Kidney transplant first for sisters -- Cryofiltration

Kidney transplant first for sisters

Michelle Titmus and Maxine Bath
Michelle was able to donate a kidney to her sister Maxine

A pioneering procedure has allowed a British woman to get a new kidney from her sister - even though the organ would normally be rejected.

Maxine Bath had been kept alive by dialysis, and had no matching donors in her family.

However, doctors in Coventry used a technique called "cryofiltration" to remove the immune molecules that cause rejection.

Doctors said it could allow more people to undergo transplants.

I'm already feeling healthier - I am looking forward to being able to eat food I couldn't have at all before, like nuts and chocolate
Maxine Bath

A total of 927 kidney transplants from "living donors" took place in Britain last year, although thousands more people remain on waiting lists, because a matching donor cannot be found.
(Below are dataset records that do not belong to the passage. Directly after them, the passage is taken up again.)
Background: an optimization exercise with open tools, aiming at small area. Do not read the settings as production practice.
Only simulation tests tie the RTL to the original design; equivalence was not proved.

== juniper ==
==> flow/design.v <==
`timescale 1ns/100ps
module pcSequencer (
	input  logic        clk,
	input  logic        rst,
	input  logic        instrValid,
	input  logic [31:0] instr,
	input  logic        aluValid,
	input  logic [4:0]  aluDest,
	input  logic [31:0] aluData,
	input  logic        aluCarry,
	output logic        nextPcValid,
	output logic [31:0] nextPc,
	output logic        branchTaken
);
	logic [1:0] cSrc;
	logic       cPol, cReg, cLink;
	always_comb begin
		cSrc  = 2'd0;
		cPol  = 1'b0;
		cReg  = 1'b0;
		cLink = 1'b0;
		case (instr[31:29])
			3'b001: begin
				cPol = 1'b1;
				cReg = 1'b1;
			end
			3'b010: begin
				case (instr[28:26])
					3'd0: cPol = 1'b1;
					3'd1: begin
						cPol  = 1'b1;
						cLink = 1'b1;
					end
					3'd2: cSrc = 2'd1;
					3'd3: begin
						cSrc = 2'd1;
						cPol = 1'b1;
					end
					default: ;
				endcase
			end
			3'b100: begin
				case (instr[28:26])
					3'd0: cSrc = 2'd2;
					3'd1: cSrc = 2'd3;
					3'd2: begin
						cSrc = 2'd3;
						cPol = 1'b1;
					end
					default: ;
				endcase
			end
			default: ;
		endcase
	end
	logic        dValid;
	logic [1:0]  dSrc;
	logic        dPol, dReg, dLink;
	logic [23:0] dBits;
	always_ff @(posedge clk) begin
		dValid <= instrValid & ~rst;
		dSrc   <= cSrc;
		dPol   <= cPol;
		dReg   <= cReg;
		dLink  <= cLink;
		dBits  <= instr[23:0];
	end
	logic [31:0] regFile [0:31];
	logic        carryFlag;
	logic        linkValid;
	logic [31:0] linkData;
	logic [31:0] wrData;
	logic [31:0] wrData31;
	logic [31:0] wrEn;
	assign wrData   = aluData & {32{~rst}};
	assign wrData31 = (linkValid & ~rst) ? linkData : wrData;
	always_comb begin
		for (int i = 0; i < 31; i++) begin
			wrEn[i] = rst | (aluValid & (aluDest == 5'(i)));
		end
		wrEn[31] = rst | linkValid | (aluValid & (aluDest == 5'd31));
	end
	always_ff @(posedge clk) begin
		for (int i = 0; i < 31; i++) begin
			if (wrEn[i]) regFile[i] <= wrData;
		end
		if (wrEn[31]) regFile[31] <= wrData31;
	end
	always_ff @(posedge clk) begin
		if (rst | aluValid) carryFlag <= aluCarry & ~rst;
	end
	logic [31:0] rdSel;
	always_comb begin
		for (int i = 0; i < 32; i++) begin
			rdSel[i] = (dBits[23:19] == 5'(i));
		end
	end
	logic [31:0] rdGrpN [0:10];
	for (genvar g = 0; g < 10; g++) begin : gRdGrp
		for (genvar j = 0; j < 32; j++) begin : gBit
			aoi222 u_aoi (
				.a0 (rdSel[3*g]),   .b0 (regFile[3*g][j]),
				.a1 (rdSel[3*g+1]), .b1 (regFile[3*g+1][j]),
				.a2 (rdSel[3*g+2]), .b2 (regFile[3*g+2][j]),
				.y  (rdGrpN[g][j])
			);
		end
	end
	for (genvar j = 0; j < 32; j++) begin : gRdLast
		aoi22 u_aoi (
			.a0 (rdSel[30]), .b0 (regFile[30][j]),
			.a1 (rdSel[31]), .b1 (regFile[31][j]),
			.y  (rdGrpN[10][j])
		);
	end
	logic [31:0] rdData;
	always_comb begin
		rdData = '0;
		for (int g = 0; g < 11; g++) begin
			rdData = rdData | ~rdGrpN[g];
		end
	end
	logic srcVal;
	always_comb begin
		case (dSrc)
			2'd0: srcVal = 1'b0;
			2'd1: srcVal = carryFlag;
			2'd2: srcVal = rdData[31];
			default: srcVal = (rdData == '0);
		endcase
	end
	logic        fValid, fTaken, fLink;
	logic [31:0] fTarget;
	always_ff @(posedge clk) begin
		fValid  <= dValid & ~rst;
		fTaken  <= dPol ^ srcVal;
		fLink   <= dLink;
		fTarget <= dReg ? rdData : {8'd0, dBits[23:19] & {5{~dSrc[1]}}, dBits[18:0]};
	end
	logic [31:0] pcRegN;
	logic [31:0] pcReg;
	assign pcReg = ~pcRegN;
	logic [32:0] pcCarry;
	logic [31:0] pcPlusOne;
	assign pcCarry[0] = 1'b1;
	for (genvar j = 0; j < 32; j++) begin : gInc
		assign pcCarry[j+1] = pcCarry[j] & pcReg[j];
		assign pcPlusOne[j] = pcCarry[j] ^ pcReg[j];
	end
	logic selTarget, selStep, selHold;
	assign selTarget = ~rst & fValid & fTaken;
	assign selStep   = ~rst & fValid & ~fTaken;
	assign selHold   = ~rst & ~fValid;
	logic [31:0] pcNext;
	for (genvar j = 0; j < 32; j++) begin : gPcNext
		aoi222 u_aoi (
			.a0 (selTarget), .b0 (fTarget[j]),
			.a1 (selStep),   .b1 (pcPlusOne[j]),
			.a2 (selHold),   .b2 (pcReg[j]),
			.y  (pcNext[j])
		);
	end
	always_ff @(posedge clk) begin
		pcRegN      <= pcNext;
		nextPcValid <= fValid & ~rst;
		branchTaken <= fValid & fTaken & ~rst;
		linkValid   <= fValid & fLink & ~rst;
		linkData    <= pcPlusOne;
	end
	assign nextPc = pcReg;
endmodule
module aoi222 (
	input  logic a0, b0, a1, b1, a2, b2,
	output logic y
);
	assign y = ~((a0 & b0) | (a1 & b1) | (a2 & b2));
endmodule
module aoi22 (
	input  logic a0, b0, a1, b1,
	output logic y
);
	assign y = ~((a0 & b0) | (a1 & b1));
endmodule
Settings: LEC_CHECK=0, CAP_MARGIN=20, CORE_MARGIN=2, CORE_UTILIZATION=60, PLACE_DENSITY=0.75, SLEW_MARGIN=20, SYNTH_HIERARCHICAL=1; clock period 8.0 ns.
standard.sh (not shown) runs the stock make flow with config.mk's settings and CLKGATE_MAP_FILE= SYNTH_SCRIPT=/design/flow/synth_recipe.tcl, a recipe that flattens the netlist after the stock synthesis.
==> flow/flow/run.sh <==
#!/bin/bash
# Standard ORFS layout with two changes: port buffers use the smallest
# buffer, and clock tree sinks are clustered in larger groups without
# dummy loads.
set -euo pipefail
cd "$(dirname "$0")/.."
bash standard.sh \
	"BUFFER_PORTS_ARGS=-buffer_cell sky130_fd_sc_hd__buf_1" \
	"CTS_ARGS=-sink_clustering_enable -repair_clock_nets -dont_use_dummy_load -sink_clustering_size 28 -sink_clustering_max_diameter 80" \
	finish > flow_make.log 2>&1
juniper completed every stage of the flow, and the final layout passed the timing, DRC and antenna checks.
Organ rejection happens when the body recognises the new organ as foreign, and the immune system reacts against it.

The risk can be reduced if the donor organ comes from another family member, and patients will often take drugs for the rest of their lives to 'damp down' their immune response.

However, Maxine, 41, from Wolverhampton, who had been in kidney failure for 15 years, was found to have immune system antibodies against the tissue types of all her family members, which seemed to rule them out as "living donors".

Other ways of removing these antibodies could not be used, as she had low blood pressure, and they could lower it further.

However, the new technique of cryofiltration did not present the same risk, and this is believed to be the first time it has been used to help a patient receive a non-matched organ.

The procedure involves circulating the blood plasma through a machine which heavily chills it, turning proteins and antibodies into a gel-like substance which can then be easily filtered out, before the plasma is re-warmed and returned to the patient.

Race against time

Dr Rob Higgins, a kidney specialist at University Hospitals Coventry and Warwickshire NHS Trust said: "Maxine would have gone blind within two years because of her low blood pressure, if she had not received a new kidney.

"This is another innovative measure we have implemented at the trust which opens the doors of donation for more kidney patients awaiting transplants."

Both Maxine, and her sister Michelle, who was the closest match available in the family, underwent the procedure five times before the transplant took place.

The operation, carried out in November, has already transformed Maxine's life.

She said: "I'm already feeling healthier - I am looking forward to being able to eat food I couldn't have at all before, like nuts and chocolate.

"Rob told me I was the first kidney patient in the world to try this technique which I thought was really exciting - it hasn't sunk in yet."